The morphological variations dependent on the species, sex, and growth stages are researched in three approximate species of the family Hoplichthyidae (Hoplichthys gilberti JORDAN and RICHARDSON, H. langsdorfii CUVIER and VALENCIENNES and H. fiiamentosus MATSUBARA and OCHIAI). In this research, the auther particularly remarked the following body parts: trunk length, dorsal spine length, dorsal soft ray length and pectoral fin length, which are all distinctly variable with species, sex, and growth stages. The results obtained are summalized as follows (Table 1). 1. The sexal dimorphism displays in all Hoplichthys in the same characters, such as trunk length, dorsal first spine length and dorsal first soft ray length. 2. There appears the tendency toward parallelism in the observed differences between sexes and also between growth stages, among all species through these characters. 3. The morphological differences dependent on sexes and growth stages run parallelld with those between two species, H. gilberti and H. filamentosus.

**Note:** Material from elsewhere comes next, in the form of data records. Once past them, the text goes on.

What follows belongs to an exercise in optimizing a design on an open flow for small area; a production flow would make more cautious choices.
Function was checked by simulation only, so behaviour that the tests miss may differ from the original.
Power is estimated from default activity; no workload was simulated.

## purple
==> flow/design.v <==
module reg_file_mp #(
  parameter int DATA_W   = 32,
  parameter int ADDR_W   = 5,
  parameter int NRD      = 2,
  parameter int ZERO_REG = 1
) (
  input  logic                    clk,
  input  logic                    rst_n,
  input  logic [NRD*ADDR_W-1:0]   rd_addr,
  output logic [NRD*DATA_W-1:0]   rd_data,
  output logic [NRD-1:0]          rd_busy,
  input  logic                    wa_en,
  input  logic [ADDR_W-1:0]       wa_addr,
  input  logic [DATA_W-1:0]       wa_data,
  input  logic                    wb_en,
  input  logic [ADDR_W-1:0]       wb_addr,
  input  logic [DATA_W-1:0]       wb_data,
  input  logic                    sb_set_en,
  input  logic [ADDR_W-1:0]       sb_set_addr,
  input  logic                    clr_req,
  output logic                    clr_busy
);
  localparam int DEPTH = 1 << ADDR_W;
  localparam logic [ADDR_W-1:0] LAST = ADDR_W'(DEPTH - 1);
  typedef enum logic {IDLE, CLEAR} state_t;
  state_t              state, state_nxt;
  logic [ADDR_W-1:0]   cnt, cnt_nxt;
  logic [DATA_W-1:0]   mem [DEPTH];
  logic [DEPTH-1:0]    pend, pend_nxt;
  logic                idle, wa_we, wb_we;
  assign idle     = (state == IDLE);
  assign clr_busy = (state == CLEAR);
  assign wa_we    = idle && wa_en && !(ZERO_REG != 0 && wa_addr == '0);
  assign wb_we    = idle && wb_en && !(ZERO_REG != 0 && wb_addr == '0);
  always_comb begin
    state_nxt = state;
    cnt_nxt   = cnt;
    case (state)
      IDLE: begin
        if (clr_req) begin
          state_nxt = CLEAR;
          cnt_nxt   = '0;
        end
      end
      CLEAR: begin
        if (cnt == LAST) begin
          state_nxt = IDLE;
          cnt_nxt   = '0;
        end else begin
          cnt_nxt = cnt + ADDR_W'(1);
        end
      end
      default: state_nxt = IDLE;
    endcase
  end
  always_comb begin
    pend_nxt = pend;
    if (state == CLEAR) begin
      pend_nxt[cnt] = 1'b0;
    end else begin
      if (wa_en)     pend_nxt[wa_addr]     = 1'b0;
      if (wb_en)     pend_nxt[wb_addr]     = 1'b0;
      if (sb_set_en) pend_nxt[sb_set_addr] = 1'b1;
    end
    if (ZERO_REG != 0) pend_nxt[0] = 1'b0;
  end
  always_ff @(posedge clk) begin
    if (!rst_n) begin
      state <= IDLE;
      cnt   <= '0;
      pend  <= '0;
    end else begin
      state <= state_nxt;
      cnt   <= cnt_nxt;
      pend  <= pend_nxt;
    end
  end
  always_ff @(posedge clk) begin
    if (!rst_n) begin
      for (int i = 0; i < DEPTH; i++) mem[i] <= '0;
    end else if (state == CLEAR) begin
      mem[cnt] <= '0;
    end else begin
      if (wa_we) mem[wa_addr] <= wa_data;
      if (wb_we) mem[wb_addr] <= wb_data;
    end
  end
  for (genvar g = 0; g < NRD; g++) begin : g_rd
    logic [ADDR_W-1:0] a;
    logic [DATA_W-1:0] d;
    logic              b;
    assign a = rd_addr[g*ADDR_W +: ADDR_W];
    always_comb begin
      d = mem[a];
      b = pend[a];
      if (ZERO_REG != 0 && a == '0) begin
        d = '0;
        b = 1'b0;
      end else if (idle && wb_en && wb_addr == a) begin
        d = wb_data;
        b = 1'b0;
      end else if (idle && wa_en && wa_addr == a) begin
        d = wa_data;
        b = 1'b0;
      end
    end
    assign rd_data[g*DATA_W +: DATA_W] = d;
    assign rd_busy[g]                  = b;
  end
endmodule
clock: 6.0 ns
lec_check: 0
cap_margin: 20
core_margin: 2
core_utilization: 35
place_density: 0.5
setup_slack_margin: 0.4
slew_margin: 20
run.sh (not shown) runs the stock make flow with config.mk's settings and CLKGATE_MAP_FILE= SYNTH_SCRIPT=/design/flow/synth_recipe.tcl, a recipe that flattens the netlist after the stock synthesis.
purple closes out successfully: all stages finished, all timing, DRC and antenna checks passed.
Input changes introduced in red (baseline for comparison: purple):
Settings: putting CTS_CLUSTER_SIZE at 20 where nothing was set; putting CTS_CLUSTER_DIAMETER at 100 where nothing was set; swapping 0.4 for 0 in SETUP_SLACK_MARGIN.
- [red vs purple] smallest setup slack after layout: lower in red
- As far as global-route met3 utilization is concerned, red and purple perform about the same.
- When red is set beside purple, its part of the power in combinational logic turns out to be 2.4 points larger.
- Apart from red, each of purple and red ends the flow with a layout that passes the timing, design-rule and antenna checks.
- Diff purple -> red | final area | down by a few percent
- Number of distinct standard cells referenced by the synthesized netlist came out exactly the same in purple and red.

## static timing again, ports no longer ideal
How much do the figures lean on ideal ports? The routed layouts below were timed once more, with nothing changed but the port constraints.
Step 1: set_driving_cell puts a clkbuf_16 on clk and a buf_2 on each other input, an assumption about the parent block.
Step 2 adds t to the input delays and takes it off the output delays; t is the mean of the earliest and latest rising clock arrival at the registers after step 1. Input paths then give back, and output paths get back, about the clock's delay inside the block.
a / b / c = ideal ports / drivers / drivers and shift; a / b = the first two.
run | t, ns | slack for setup (ns) | latest minus earliest clock arrival (ns)
purple | 0.857 | 0.325 / 0.302 / 0.302 | 0.040 / 0.040
red | 0.812 | -0.033 / -0.057 / -0.057 | 0.042 / 0.041
For red, which loses most, drivers alone change the setup slack by -0.024 ns; drivers and shift together by -0.024 ns.
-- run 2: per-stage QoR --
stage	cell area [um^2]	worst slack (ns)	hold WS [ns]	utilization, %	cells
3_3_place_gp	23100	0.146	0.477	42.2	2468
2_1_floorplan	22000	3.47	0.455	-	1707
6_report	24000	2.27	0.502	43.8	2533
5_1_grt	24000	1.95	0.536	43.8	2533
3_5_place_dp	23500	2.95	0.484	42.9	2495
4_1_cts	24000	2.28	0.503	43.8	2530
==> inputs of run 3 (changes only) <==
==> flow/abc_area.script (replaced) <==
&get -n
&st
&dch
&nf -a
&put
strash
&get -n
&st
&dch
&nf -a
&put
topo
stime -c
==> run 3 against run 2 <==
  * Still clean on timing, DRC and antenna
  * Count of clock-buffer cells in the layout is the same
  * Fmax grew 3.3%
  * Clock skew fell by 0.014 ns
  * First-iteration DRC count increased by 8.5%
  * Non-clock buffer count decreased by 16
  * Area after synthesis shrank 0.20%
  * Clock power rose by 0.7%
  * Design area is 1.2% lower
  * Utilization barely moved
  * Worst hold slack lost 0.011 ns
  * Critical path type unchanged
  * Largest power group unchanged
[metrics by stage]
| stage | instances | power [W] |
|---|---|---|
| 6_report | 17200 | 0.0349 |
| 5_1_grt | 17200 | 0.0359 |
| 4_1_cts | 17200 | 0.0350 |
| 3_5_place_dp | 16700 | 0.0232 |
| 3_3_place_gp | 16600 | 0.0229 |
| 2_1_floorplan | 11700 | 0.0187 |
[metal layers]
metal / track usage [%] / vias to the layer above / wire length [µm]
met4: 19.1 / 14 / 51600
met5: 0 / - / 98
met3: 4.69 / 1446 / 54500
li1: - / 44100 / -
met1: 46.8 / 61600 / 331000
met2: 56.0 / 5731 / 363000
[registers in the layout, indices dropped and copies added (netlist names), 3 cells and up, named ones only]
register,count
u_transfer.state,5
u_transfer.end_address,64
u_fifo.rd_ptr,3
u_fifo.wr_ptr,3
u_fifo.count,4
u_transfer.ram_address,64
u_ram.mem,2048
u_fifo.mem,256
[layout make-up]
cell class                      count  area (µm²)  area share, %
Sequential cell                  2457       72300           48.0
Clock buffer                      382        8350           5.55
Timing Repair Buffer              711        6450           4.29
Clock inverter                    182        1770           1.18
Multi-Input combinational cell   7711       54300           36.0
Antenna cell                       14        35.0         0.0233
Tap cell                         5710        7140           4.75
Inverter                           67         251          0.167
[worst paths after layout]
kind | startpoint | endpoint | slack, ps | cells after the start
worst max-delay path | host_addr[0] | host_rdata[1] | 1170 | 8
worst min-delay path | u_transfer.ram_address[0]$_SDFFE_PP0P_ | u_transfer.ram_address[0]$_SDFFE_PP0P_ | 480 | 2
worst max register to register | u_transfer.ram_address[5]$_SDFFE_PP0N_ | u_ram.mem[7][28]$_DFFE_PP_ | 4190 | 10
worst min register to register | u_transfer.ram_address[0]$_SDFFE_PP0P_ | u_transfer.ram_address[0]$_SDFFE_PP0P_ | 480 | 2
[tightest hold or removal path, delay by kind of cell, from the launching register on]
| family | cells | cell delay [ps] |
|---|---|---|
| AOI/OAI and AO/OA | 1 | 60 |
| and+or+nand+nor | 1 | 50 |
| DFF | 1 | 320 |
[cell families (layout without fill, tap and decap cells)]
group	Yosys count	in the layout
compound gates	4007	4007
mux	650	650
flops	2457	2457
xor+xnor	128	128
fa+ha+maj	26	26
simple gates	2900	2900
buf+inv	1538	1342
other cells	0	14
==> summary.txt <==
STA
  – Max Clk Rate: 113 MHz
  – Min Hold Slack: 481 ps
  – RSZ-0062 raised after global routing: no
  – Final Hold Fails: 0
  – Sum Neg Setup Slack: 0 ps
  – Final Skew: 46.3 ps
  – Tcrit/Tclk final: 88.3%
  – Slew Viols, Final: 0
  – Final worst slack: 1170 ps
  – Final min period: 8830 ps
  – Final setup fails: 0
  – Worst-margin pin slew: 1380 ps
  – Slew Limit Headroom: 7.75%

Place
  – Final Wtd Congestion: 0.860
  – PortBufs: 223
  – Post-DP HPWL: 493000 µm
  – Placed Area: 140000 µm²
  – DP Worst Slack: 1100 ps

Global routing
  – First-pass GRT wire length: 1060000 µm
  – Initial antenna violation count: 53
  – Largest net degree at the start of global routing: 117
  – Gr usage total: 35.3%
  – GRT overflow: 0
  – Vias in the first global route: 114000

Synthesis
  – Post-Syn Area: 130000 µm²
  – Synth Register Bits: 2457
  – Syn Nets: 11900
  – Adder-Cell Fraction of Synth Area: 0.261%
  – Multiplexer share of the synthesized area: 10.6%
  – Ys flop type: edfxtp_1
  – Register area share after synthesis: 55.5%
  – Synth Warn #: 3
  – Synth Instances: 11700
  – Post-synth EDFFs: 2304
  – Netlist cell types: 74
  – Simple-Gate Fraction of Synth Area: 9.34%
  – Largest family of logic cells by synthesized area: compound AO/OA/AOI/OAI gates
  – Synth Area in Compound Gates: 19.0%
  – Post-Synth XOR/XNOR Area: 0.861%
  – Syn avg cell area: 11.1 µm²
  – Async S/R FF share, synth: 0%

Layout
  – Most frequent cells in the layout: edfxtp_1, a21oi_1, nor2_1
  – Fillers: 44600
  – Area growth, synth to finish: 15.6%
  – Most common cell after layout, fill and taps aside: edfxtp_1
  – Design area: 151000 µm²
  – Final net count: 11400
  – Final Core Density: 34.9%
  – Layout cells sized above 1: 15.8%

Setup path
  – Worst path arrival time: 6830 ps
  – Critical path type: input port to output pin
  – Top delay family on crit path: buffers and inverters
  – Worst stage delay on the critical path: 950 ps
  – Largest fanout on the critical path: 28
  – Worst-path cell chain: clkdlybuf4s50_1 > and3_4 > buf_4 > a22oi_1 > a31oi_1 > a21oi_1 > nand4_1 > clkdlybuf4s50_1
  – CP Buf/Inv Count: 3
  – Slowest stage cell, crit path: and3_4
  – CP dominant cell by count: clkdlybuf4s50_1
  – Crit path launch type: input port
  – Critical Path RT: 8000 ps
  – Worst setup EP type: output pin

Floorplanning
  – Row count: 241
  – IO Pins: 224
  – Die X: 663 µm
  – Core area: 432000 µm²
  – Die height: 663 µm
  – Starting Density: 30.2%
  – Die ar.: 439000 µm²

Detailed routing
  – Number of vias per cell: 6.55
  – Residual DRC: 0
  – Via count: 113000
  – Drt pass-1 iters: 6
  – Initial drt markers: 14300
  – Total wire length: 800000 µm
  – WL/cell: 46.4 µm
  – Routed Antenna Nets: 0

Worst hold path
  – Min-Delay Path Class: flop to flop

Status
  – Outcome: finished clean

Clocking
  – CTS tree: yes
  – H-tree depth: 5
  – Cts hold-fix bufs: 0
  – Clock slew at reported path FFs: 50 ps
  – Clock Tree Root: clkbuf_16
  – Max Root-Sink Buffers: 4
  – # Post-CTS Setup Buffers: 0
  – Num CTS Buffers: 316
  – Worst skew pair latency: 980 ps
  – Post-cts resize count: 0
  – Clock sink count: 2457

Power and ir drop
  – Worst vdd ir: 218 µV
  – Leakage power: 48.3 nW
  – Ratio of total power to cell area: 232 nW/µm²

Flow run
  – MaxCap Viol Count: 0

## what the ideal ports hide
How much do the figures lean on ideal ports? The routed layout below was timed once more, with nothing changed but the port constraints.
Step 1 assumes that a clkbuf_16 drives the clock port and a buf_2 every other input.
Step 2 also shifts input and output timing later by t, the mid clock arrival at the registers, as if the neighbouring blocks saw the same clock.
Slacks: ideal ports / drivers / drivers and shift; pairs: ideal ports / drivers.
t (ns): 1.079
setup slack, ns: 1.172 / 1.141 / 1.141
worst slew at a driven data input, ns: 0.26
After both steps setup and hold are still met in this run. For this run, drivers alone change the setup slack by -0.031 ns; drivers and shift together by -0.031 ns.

H. gilberti differs from H. fiiamentosus in the same way that the male differs from female, or the old from the young. But these parallelism can not be found between H. gilberti and H. langsdorfii, nor between H. langs-dorfii and H. fiiamentosus. 4. The specific differences are shown in the elongate conditions of dorsal soft rays of the male fishes which begin to mature (Fig. 6). H. gilberti diverges into two types in characters of soft dorsal fin. In one type, which is called herein as type A, the fourth to seventh soft rays are filamentous, whereas eighth to fourteenth are not longer than the first ray. The other type, which is called type B, is characterized by the length of second to thirteenth or fourteenth soft rays, which are longer than the first ray. In H. langsdorfii some anterior soft rays are filamentous and eighth to fourteenth rays are longer than the first ray. In H. filamentosus. all dorsal soft rays are filamentous, which is the peak of the differentiation of this character. The pattern of these processes in differentiation is shown in Fig. 7.